There were two of them behind the curtain, awestruck, from head to toe, sharing a copy of the script, their make or break moment. Drama class. No more pretending, time has come today, with first impressions critical, the hall packed to overflowing. Jr. College.

Thank God for the curtain. They waited, then waited, then the exhale, eyeing the scenery, hearing the bustle from out front.

The first young lady, a freshman in her initial college stage production asks the second young lady, also a freshman, Where do you think she is?

Impossible to know, she answers. She’s just so regular at being irregular.

Suddenly, out of nowhere, or so it may seem, the third and final player appears, from right over there to the right, to the freshmen’s left. Finally, freshman number one damn near screams, "where the hell have you been?"

Around, the third young lady tells the both of them. "Relax, I’m not late. I can tell time," she scolds.

Curtain goes up in three minutes, lady number two tells her.

The third girl, an upperclassman, looks at herself then at her cohorts, contemplating their costumes. You two look ridiculous.

And I suppose you don’t? number one bites back.

Never, the junior tells her. I look good in this. Fact: I look good in anything.

I, myself, love my costume. I sometimes wish I had lived during that era, announces freshman number one.

I don’t doubt it for one minute, states the junior-comelately.

Time for freshman number two to have her say. I feel the same way. I’d have loved living on a farm or a big ranch, roughing it, the whole smear.

You’d have starved, the junior tells her. Like her, she grins, pointing at girl number one. She woulda drank herself to death… roaring 20s, my ass. Now, she asserts as she idles over to her mark, let me concentrate. And remember, don’t screw this up.

One of the young ladies tosses the script behind a stage prop: a cemetery gravestone adorned with a watchful angel perched on high, smiling, with red hair, a broken left wing, and ebony eyes that seem to follow even the slightest of gestures.

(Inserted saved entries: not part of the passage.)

==> src/rtl/acc_burst_32_if.sv <==
// acc_burst_32_if
// Bundles the start/length request, the input word stream, the adder
// operand/sum loop and the result stream of acc_burst_32.
//   start, len            burst request (len is CNT_W bits, 0 is legal)
//   busy                  controller is in a burst or holding a result
//   in_valid/in_ready     32-bit input word stream, in_data
//   add_a, add_b, add_sum operands to and 33-bit sum from the external adder
//   res_valid/res_ready   result stream, res_data is 32+CNT_W bits
// Modport slave is the controller's view; master is the environment's view.
interface acc_burst_32_if #(
    parameter int CNT_W = 8
);
    logic                  start;
    logic [CNT_W-1:0]      len;
    logic                  busy;
    logic                  in_valid;
    logic [31:0]           in_data;
    logic                  in_ready;
    logic [31:0]           add_a;
    logic [31:0]           add_b;
    logic [32:0]           add_sum;
    logic                  res_valid;
    logic                  res_ready;
    logic [32+CNT_W-1:0]   res_data;

    modport slave (
        input  start, len, in_valid, in_data, add_sum, res_ready,
        output busy, in_ready, add_a, add_b, res_valid, res_data
    );

    modport master (
        output start, len, in_valid, in_data, add_sum, res_ready,
        input  busy, in_ready, add_a, add_b, res_valid, res_data
    );
endinterface

==> src/rtl/acc_burst_32.sv <==
// acc_burst_32
// Accumulates a burst of N unsigned 32-bit words. The low word is summed by
// an external 33-bit-result adder (add_a = running low word, add_b = incoming
// word); each carry-out is folded into the upper accumulator bits, so the
// (32+CNT_W)-bit total can never overflow for N <= 2^CNT_W-1.
// Ports:
//   clk   rising-edge clock
//   rst   synchronous, active-high reset
//   bus   acc_burst_32_if.slave: start/len, busy, in_* stream,
//         add_a/add_b/add_sum adder loop, res_* stream
module acc_burst_32 #(
    parameter int CNT_W = 8
) (
    input  logic           clk,
    input  logic           rst,
    acc_burst_32_if.slave  bus
);

    typedef enum logic [1:0] {
        IDLE = 2'd0,
        ACC  = 2'd1,
        OUT  = 2'd2
    } state_t;

    state_t             state;
    logic [CNT_W-1:0]   cnt;      // words still to accept
    logic [31:0]        acc_lo;
    logic [CNT_W-1:0]   acc_hi;
    logic               busy_q;
    logic               in_ready_q;
    logic               res_valid_q;
    logic               beat;

    assign beat = bus.in_valid & in_ready_q;

    // NOTE: all state lives in this one block and uses non-blocking
    // assignments, so every register sees the pre-edge value of the others
    // (e.g. acc_hi increments from its old value while acc_lo takes add_sum).
    // The status outputs are flops updated alongside state, so they change
    // exactly when the state does and never glitch.
    always_ff @(posedge clk) begin
        if (rst) begin
            state       <= IDLE;
            cnt         <= '0;
            acc_lo      <= '0;
            acc_hi      <= '0;
            busy_q      <= 1'b0;
            in_ready_q  <= 1'b0;
            res_valid_q <= 1'b0;
        end else begin
            case (state)
                IDLE: begin
                    if (bus.start) begin
                        acc_lo <= '0;
                        acc_hi <= '0;
                        busy_q <= 1'b1;
                        if (bus.len != '0) begin
                            cnt        <= bus.len;
                            in_ready_q <= 1'b1;
                            state      <= ACC;
                        end else begin
                            // Empty burst: present the zero total at once.
                            res_valid_q <= 1'b1;
                            state       <= OUT;
                        end
                    end
                end

                ACC: begin
                    if (beat) begin
                        acc_lo <= bus.add_sum[31:0];
                        acc_hi <= acc_hi + CNT_W'(bus.add_sum[32]);
                        cnt    <= cnt - CNT_W'(1);
                        if (cnt == CNT_W'(1)) begin
                            in_ready_q  <= 1'b0;
                            res_valid_q <= 1'b1;
                            state       <= OUT;
                        end
                    end
                end

                OUT: begin
                    // Accumulator is left untouched so the last total stays
                    // visible on res_data while idle.
                    if (bus.res_ready) begin
                        busy_q      <= 1'b0;
                        res_valid_q <= 1'b0;
                        state       <= IDLE;
                    end
                end

                default: begin
                    busy_q      <= 1'b0;
                    in_ready_q  <= 1'b0;
                    res_valid_q <= 1'b0;
                    state       <= IDLE;
                end
            endcase
        end
    end

    assign bus.busy      = busy_q;
    assign bus.in_ready  = in_ready_q;
    assign bus.res_valid = res_valid_q;
    assign bus.res_data  = {acc_hi, acc_lo};
    assign bus.add_a     = acc_lo;
    assign bus.add_b     = bus.in_data;

endmodule

==> src/flat_wrapper.sv <==
// flat-port wrapper written by rule: the top's interface ports become plain ports
module acc_burst_32_flat 
#(
    parameter int CNT_W = 8
)
  (clk, rst, bus_start, bus_len, bus_in_valid, bus_in_data, bus_add_sum, bus_res_ready, bus_busy, bus_in_ready, bus_add_a, bus_add_b, bus_res_valid, bus_res_data);
  acc_burst_32_if #(.CNT_W(CNT_W)) bus_i ();
  input  logic clk;
  input  logic rst;
  input wire logic [$bits(bus_i.start)-1:0] bus_start;
  input wire logic [$bits(bus_i.len)-1:0] bus_len;
  input wire logic [$bits(bus_i.in_valid)-1:0] bus_in_valid;
  input wire logic [$bits(bus_i.in_data)-1:0] bus_in_data;
  input wire logic [$bits(bus_i.add_sum)-1:0] bus_add_sum;
  input wire logic [$bits(bus_i.res_ready)-1:0] bus_res_ready;
  output wire logic [$bits(bus_i.busy)-1:0] bus_busy;
  output wire logic [$bits(bus_i.in_ready)-1:0] bus_in_ready;
  output wire logic [$bits(bus_i.add_a)-1:0] bus_add_a;
  output wire logic [$bits(bus_i.add_b)-1:0] bus_add_b;
  output wire logic [$bits(bus_i.res_valid)-1:0] bus_res_valid;
  output wire logic [$bits(bus_i.res_data)-1:0] bus_res_data;
  assign bus_i.start = bus_start;
  assign bus_i.len = bus_len;
  assign bus_i.in_valid = bus_in_valid;
  assign bus_i.in_data = bus_in_data;
  assign bus_i.add_sum = bus_add_sum;
  assign bus_i.res_ready = bus_res_ready;
  assign bus_busy = bus_i.busy;
  assign bus_in_ready = bus_i.in_ready;
  assign bus_add_a = bus_i.add_a;
  assign bus_add_b = bus_i.add_b;
  assign bus_res_valid = bus_i.res_valid;
  assign bus_res_data = bus_i.res_data;
  acc_burst_32 #(.CNT_W(CNT_W)) u_core (.clk(clk), .rst(rst), .bus(bus_i));
endmodule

The curtain goes up and the junior declares: In a heartbeat, I’d switch lives with them. We’ve lived our lives, why then not all? Under her breath, she asks herself, Waiting, waiting, waiting, isn’t there more to life than just waiting? If this play is as lame as it reads, I’m going out now and buying myself my own cemetery plot and jumping in it. Waiting and waiting on those two imbeciles over there

The spotlight now belongs to freshman number one. To we who’ve outlived the young, a child, so few hopes on those mornings they are not here, but yon’… She sums up her dissatisfaction: Come on, come on. Maybe she’s right, maybe I do look ridiculous, and why would I want to live in the 20s? Nothing wrong with the era I live in now. O.k. for grandma, but not me. This hat and wig itch so bad. Look at her over there, so smug, so above it all. Waiting and waiting, come on, you freak, stop staring at me

Freshman number two now recites her first lines of the evening. Mourning, til one can bribe yet one more heartbeat from the souls they once possessed. She smiles, then the spotlight leaves her in the dark. She asks herself: Darkness, why am I always in the dark? I’m the star of this lame production…and damn, why didn’t I pee before I put this stupid costume on? How’d they stand it back then, so itchy…jeez…hell, this bonnet and dress are so dumb…my God, I ain’t gonna be able to hold it…and why did we have to do this particular play…oh, right, the director’s pathetic little troll of a wife wrote it… look at those two over there, so smug, so, so S-D-S.I hate the dark, like what death is gonna be like…and why is this crap supposed to be taking place in a cemetery? Morbid…jeez, look at all those lame-o people out there…must not be charging admission to get in

Our Past

2

They were here, said their farewells, now and perhaps forever. The faith it took to continue on. We’ll be with them again, someday--when hope takes over, step by step, heartbeat after heartbeat, eyes dry as the wind, for long ago all have shed what tears they once possessed.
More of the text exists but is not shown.